The equation for Oxygen

Every species in this chemical equation contains oxygen. Therefore, the following relations can be made to obtain the equation for oxygen:

• For ‘a’ molecules of C₆H₁₂O₆, there exist ‘6a’ oxygen atoms.
• ‘b’ molecules of O₂ contain a total of ‘2b’ oxygens.
• ‘c’ molecules of CO₂ contain ‘2c’ number of oxygen atoms.
• ‘d’ molecules of H₂O hold ‘d’ oxygen atoms.

Therefore, the equation for oxygen can be written as:

6a + 2b = 2c+ d

Step 3

The equations for each element are listed together to form a system of equations.

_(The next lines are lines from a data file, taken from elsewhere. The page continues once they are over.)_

From an optimization exercise on the open Yosys and OpenROAD flow, aimed at small area; shortcuts taken in it are not production practice. Only simulation tests tie the RTL to the original design; equivalence was not proved.

==> flow/design.v (outline; a module is shown in full before it is edited, if it fits) <==
// module cr_xor: 7 lines
// module cr_xnor: 7 lines
// module cr_cmux: 8 lines
// module cr_addn: 25 lines
// module cr_prefix: 15 lines
// module cr_nand2: 7 lines
// module cr_o22ai: 9 lines
// module cr_incdec: 20 lines
// module cr_tmsbx: 46 lines
// module cr_toutx: 146 lines
// module cr_tmsby: 46 lines
// module cr_touty: 146 lines
// module cordic: 504 lines
module cordic (
  input                clk,
  input                reset,
  input                operands_val,
  input  signed [15:0] x_start,
  input  signed [15:0] y_start,
  input  signed [15:0] angle,
  output signed [15:0] sine,
  output signed [15:0] cosine,
  output               out_valid
);
  // ...
==> flow/flow/run.sh <==
#!/bin/bash
# Own layout flow: the standard ORFS flow (standard.sh, including its
# standard synthesis), with two changes to how the layout is built:
#  - the input/output port buffers are sky130_fd_sc_hd__buf_1 cells;
#  - clock tree synthesis inserts no dummy loads and clusters up to 24 sinks.
# ORFS writes each step's full log under orfs/logs/; make's own output goes
# to make.log in this folder.
set -euo pipefail
export BUFFER_PORTS_ARGS="-buffer_cell sky130_fd_sc_hd__buf_1"
export CTS_ARGS="-sink_clustering_enable -repair_clock_nets -dont_use_dummy_load -sink_clustering_size 24 -sink_clustering_max_diameter 100"
bash standard.sh finish > make.log 2>&1
==> flow/standard.sh <==
#!/bin/bash
# synth_recipe.tcl (not shown) runs the flow's synth.tcl, then flattens the netlist and writes it again
# the make line also repeats each setting of config.mk as NAME=value (left out here)
make -C /OpenROAD-flow-scripts/flow DESIGN_CONFIG=/design/flow/config.mk WORK_HOME=/design/flow/orfs CLKGATE_MAP_FILE= SYNTH_SCRIPT=/design/flow/synth_recipe.tcl "${@:-finish}"
==> flow/config.mk <==
export PLATFORM = sky130hd
export DESIGN_NAME = cordic
export DESIGN_NICKNAME = cordic
export VERILOG_FILES = /design/flow/design.v
export SDC_FILE = /design/flow/constraint.sdc
export NUM_CORES = 4
export LEC_CHECK = 0
export CAP_MARGIN = 0
export CORE_MARGIN = 2
export CORE_UTILIZATION = 60
export SETUP_SLACK_MARGIN = 0.1
export SLEW_MARGIN = 0
export SYNTH_HIERARCHICAL = 1
export SYNTH_MINIMUM_KEEP_SIZE = 0
==> flow/constraint.sdc <==
create_clock -name core_clock -period 5.0 [get_ports {clk}]
set_input_delay 1.0000 -clock core_clock [delete_from_list [all_inputs] [get_ports {clk}]]
set_output_delay 1.0000 -clock core_clock [all_outputs]
set_load 0.01 [all_outputs]
Context: an optimization exercise on an open-source flow, tuned for small area and a short achievable clock period. The choices shown serve that exercise and are no tape-out recipe. The RTL was checked by simulation tests, not by an equivalence proof against the original design. Power figures rest on the tool's default switching activity, not on a simulated workload.

**flow/flow/run.sh**
```bash
#!/bin/bash
# The standard layout, except that the input and output ports are
# buffered with sky130_fd_sc_hd__buf_2 cells (buffer_ports -buffer_cell)
# instead of the default delay-cell buffers. ORFS's own logs are kept
# under orfs/logs; make's output goes to standard.log.
set -euo pipefail
export BUFFER_PORTS_ARGS="-buffer_cell sky130_fd_sc_hd__buf_2"
bash standard.sh > standard.log 2>&1
```
**flow/standard.sh**
```bash
#!/bin/bash
# synth_recipe.tcl (not shown) runs the flow's synth.tcl, then flattens the netlist and writes it again
# the make line also repeats each setting of config.mk as NAME=value (left out here)
make -C /OpenROAD-flow-scripts/flow DESIGN_CONFIG=/design/flow/config.mk WORK_HOME=/design/flow/orfs CLKGATE_MAP_FILE= SYNTH_SCRIPT=/design/flow/synth_recipe.tcl "${@:-finish}"
```
**flow/config.mk**
```make
export PLATFORM = sky130hd
export DESIGN_NAME = fpu
export DESIGN_NICKNAME = fpu
export VERILOG_FILES = /design/flow/design.v
export SDC_FILE = /design/flow/constraint.sdc
export NUM_CORES = 4
export LEC_CHECK = 0
export CAP_MARGIN = 20
export CORE_MARGIN = 2
export CORE_UTILIZATION = 40
export SETUP_SLACK_MARGIN = 5
export SLEW_MARGIN = 20
export SYNTH_HIERARCHICAL = 1
export SYNTH_MINIMUM_KEEP_SIZE = 0
```
**flow/constraint.sdc**
```tcl
create_clock -name core_clock -period 8.5 [get_ports {clk}]
set_input_delay 1.7000 -clock core_clock [delete_from_list [all_inputs] [get_ports {clk}]]
set_output_delay 1.7000 -clock core_clock [all_outputs]
set_load 0.01 [all_outputs]
```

In this example, the system of equations is as follows:

6a = c (for carbon); 6a = d (for hydrogen); 6a + 2b = 2c + d (for oxygen)

This system of equations can have multiple solutions, but the solution with minimal values of the variables is required. To obtain this solution, a value is assigned to one of the coefficients. In this case, the value of a is assumed to be 1. Therefore, the system of equations is transformed as follows:

a = 1

c = 6a = 6*1 = 6

d = 6a = 6

Substituting the values of a,c, and d in the equation 6a + 2b = 2c + d, the value of ‘b’ can be obtained as follows:

6*1 + 2b = 2*6 + 6

2b = 12; b = 6

It is important to note that these equations must be solved in a manner that each variable is a positive integer. If fractional values are obtained, the lowest common denominator between all the variables must be multiplied with each variable. This is necessary because the variables hold the values of the stoichiometric coefficients, which must be a positive integer.

Step 4

• Now that the smallest value of each variable is obtained, their values can be substituted into the chemical equation obtained in step 2.
• Therefore, aC₆H₁₂O₆ + bO₂ → cCO₂ + dH₂O becomes: C₆H₁₂O₆ + 6O₂ → 6CO₂ + 6H₂O
• Thus, the balanced chemical equation is obtained.

The algebraic method of balancing chemical equations is considered to be more efficient than the traditional method. However, it can yield fractional values for the stoichiometric coefficients, which must then be converted into integers.